EXERCISE INSTRUCTIONS = Return verbatim the portion of the material below that starts at the line containing "304 | 6350 |" and ends at its last line.

RECORDS FOR THE EXERCISE =

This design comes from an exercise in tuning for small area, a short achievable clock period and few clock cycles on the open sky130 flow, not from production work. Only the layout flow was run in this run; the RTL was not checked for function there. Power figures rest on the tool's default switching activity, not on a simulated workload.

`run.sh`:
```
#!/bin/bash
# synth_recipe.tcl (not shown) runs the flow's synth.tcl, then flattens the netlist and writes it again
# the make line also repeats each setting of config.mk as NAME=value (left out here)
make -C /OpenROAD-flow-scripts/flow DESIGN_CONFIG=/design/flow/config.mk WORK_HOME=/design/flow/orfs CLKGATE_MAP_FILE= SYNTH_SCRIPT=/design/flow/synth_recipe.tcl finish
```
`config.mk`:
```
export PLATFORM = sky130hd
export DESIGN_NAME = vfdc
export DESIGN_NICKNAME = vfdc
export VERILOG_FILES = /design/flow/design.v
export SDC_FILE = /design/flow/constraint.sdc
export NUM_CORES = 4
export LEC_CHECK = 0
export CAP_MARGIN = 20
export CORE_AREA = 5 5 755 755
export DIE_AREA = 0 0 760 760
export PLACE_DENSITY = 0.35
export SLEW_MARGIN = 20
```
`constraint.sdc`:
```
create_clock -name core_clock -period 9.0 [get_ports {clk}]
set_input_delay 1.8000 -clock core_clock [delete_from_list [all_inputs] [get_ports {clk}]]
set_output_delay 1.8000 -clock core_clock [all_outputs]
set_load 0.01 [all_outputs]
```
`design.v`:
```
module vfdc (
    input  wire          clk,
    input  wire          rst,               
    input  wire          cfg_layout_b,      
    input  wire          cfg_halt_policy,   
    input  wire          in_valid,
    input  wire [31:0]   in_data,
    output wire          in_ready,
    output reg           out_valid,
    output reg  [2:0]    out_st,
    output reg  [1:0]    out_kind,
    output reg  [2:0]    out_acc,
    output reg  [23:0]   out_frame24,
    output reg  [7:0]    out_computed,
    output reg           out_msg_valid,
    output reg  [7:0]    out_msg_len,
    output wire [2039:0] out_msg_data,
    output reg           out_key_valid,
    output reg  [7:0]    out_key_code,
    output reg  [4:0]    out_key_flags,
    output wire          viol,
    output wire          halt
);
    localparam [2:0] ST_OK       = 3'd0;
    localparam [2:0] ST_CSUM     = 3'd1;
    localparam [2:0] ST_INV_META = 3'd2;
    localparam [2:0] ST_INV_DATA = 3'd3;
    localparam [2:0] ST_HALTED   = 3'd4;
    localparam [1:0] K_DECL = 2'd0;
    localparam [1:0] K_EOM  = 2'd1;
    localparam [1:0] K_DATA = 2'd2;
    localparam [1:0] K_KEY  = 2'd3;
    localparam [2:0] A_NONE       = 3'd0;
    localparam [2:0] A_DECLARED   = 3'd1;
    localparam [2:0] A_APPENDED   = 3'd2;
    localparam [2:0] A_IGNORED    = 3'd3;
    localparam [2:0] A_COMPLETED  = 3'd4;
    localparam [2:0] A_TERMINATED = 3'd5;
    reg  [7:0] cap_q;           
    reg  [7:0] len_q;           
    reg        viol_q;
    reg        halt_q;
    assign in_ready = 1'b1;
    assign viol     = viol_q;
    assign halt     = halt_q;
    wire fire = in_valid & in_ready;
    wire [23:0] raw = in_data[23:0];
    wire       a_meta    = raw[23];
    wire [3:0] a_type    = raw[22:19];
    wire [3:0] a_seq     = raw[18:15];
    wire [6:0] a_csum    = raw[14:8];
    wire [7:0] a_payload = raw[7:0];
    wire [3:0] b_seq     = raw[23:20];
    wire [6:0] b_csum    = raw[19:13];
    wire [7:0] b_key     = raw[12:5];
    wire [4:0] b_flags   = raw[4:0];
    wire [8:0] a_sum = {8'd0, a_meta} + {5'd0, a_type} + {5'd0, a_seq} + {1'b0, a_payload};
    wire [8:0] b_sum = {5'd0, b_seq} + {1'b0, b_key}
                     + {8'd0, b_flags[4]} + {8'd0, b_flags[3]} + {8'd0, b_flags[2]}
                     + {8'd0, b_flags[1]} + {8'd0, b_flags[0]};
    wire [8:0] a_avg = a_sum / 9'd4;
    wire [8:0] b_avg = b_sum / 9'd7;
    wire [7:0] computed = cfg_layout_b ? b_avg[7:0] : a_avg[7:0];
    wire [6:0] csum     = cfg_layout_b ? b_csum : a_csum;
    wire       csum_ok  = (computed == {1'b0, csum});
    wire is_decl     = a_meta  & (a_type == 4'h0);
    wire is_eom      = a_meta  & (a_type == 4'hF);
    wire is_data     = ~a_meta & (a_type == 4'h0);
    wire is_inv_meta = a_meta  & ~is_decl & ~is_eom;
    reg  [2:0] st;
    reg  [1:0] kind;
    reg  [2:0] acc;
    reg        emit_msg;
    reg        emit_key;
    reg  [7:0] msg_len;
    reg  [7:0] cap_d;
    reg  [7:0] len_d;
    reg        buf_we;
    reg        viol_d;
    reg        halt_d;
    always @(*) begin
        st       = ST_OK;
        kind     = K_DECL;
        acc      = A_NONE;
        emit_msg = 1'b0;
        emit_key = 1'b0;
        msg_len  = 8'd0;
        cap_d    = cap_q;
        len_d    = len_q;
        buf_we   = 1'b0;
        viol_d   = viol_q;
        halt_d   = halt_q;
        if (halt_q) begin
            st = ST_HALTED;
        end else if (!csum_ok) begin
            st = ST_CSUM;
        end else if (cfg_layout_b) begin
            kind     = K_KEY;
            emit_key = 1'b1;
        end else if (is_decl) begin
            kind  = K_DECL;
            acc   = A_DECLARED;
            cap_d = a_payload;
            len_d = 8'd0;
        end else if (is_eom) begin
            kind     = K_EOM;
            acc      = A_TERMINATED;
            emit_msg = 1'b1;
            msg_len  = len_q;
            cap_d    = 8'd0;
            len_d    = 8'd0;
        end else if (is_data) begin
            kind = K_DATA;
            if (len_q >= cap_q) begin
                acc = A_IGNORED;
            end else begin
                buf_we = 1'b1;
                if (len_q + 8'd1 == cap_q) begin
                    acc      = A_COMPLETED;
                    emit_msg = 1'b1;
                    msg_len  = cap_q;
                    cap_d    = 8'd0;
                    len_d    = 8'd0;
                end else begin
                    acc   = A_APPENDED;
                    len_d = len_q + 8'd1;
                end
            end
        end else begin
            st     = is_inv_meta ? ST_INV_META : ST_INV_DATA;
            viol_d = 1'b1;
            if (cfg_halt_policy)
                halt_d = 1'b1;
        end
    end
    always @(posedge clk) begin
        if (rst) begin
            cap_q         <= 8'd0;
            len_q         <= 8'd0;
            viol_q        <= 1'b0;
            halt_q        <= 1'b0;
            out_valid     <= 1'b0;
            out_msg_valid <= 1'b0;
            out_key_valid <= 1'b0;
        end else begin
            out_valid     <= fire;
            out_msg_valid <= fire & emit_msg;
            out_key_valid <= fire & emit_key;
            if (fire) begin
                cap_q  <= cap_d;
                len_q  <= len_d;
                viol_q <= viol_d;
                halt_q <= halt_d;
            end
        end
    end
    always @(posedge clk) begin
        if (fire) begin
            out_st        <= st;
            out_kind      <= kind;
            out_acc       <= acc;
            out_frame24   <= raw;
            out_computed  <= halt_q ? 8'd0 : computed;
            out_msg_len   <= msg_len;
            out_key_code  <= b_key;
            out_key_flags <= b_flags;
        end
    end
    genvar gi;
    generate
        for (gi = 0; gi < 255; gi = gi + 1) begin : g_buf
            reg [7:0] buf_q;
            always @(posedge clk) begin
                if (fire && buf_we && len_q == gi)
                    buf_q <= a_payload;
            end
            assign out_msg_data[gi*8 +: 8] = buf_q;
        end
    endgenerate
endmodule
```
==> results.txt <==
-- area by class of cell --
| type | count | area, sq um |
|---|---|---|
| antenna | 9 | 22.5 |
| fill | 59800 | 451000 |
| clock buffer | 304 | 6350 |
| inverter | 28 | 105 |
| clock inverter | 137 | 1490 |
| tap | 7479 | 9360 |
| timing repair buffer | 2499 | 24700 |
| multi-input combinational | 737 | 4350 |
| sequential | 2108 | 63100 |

ANSWER BOX =
| clock buffer | 304 | 6350 |
| inverter | 28 | 105 |
| clock inverter | 137 | 1490 |
| tap | 7479 | 9360 |
| timing repair buffer | 2499 | 24700 |
| multi-input combinational | 737 | 4350 |
| sequential | 2108 | 63100 |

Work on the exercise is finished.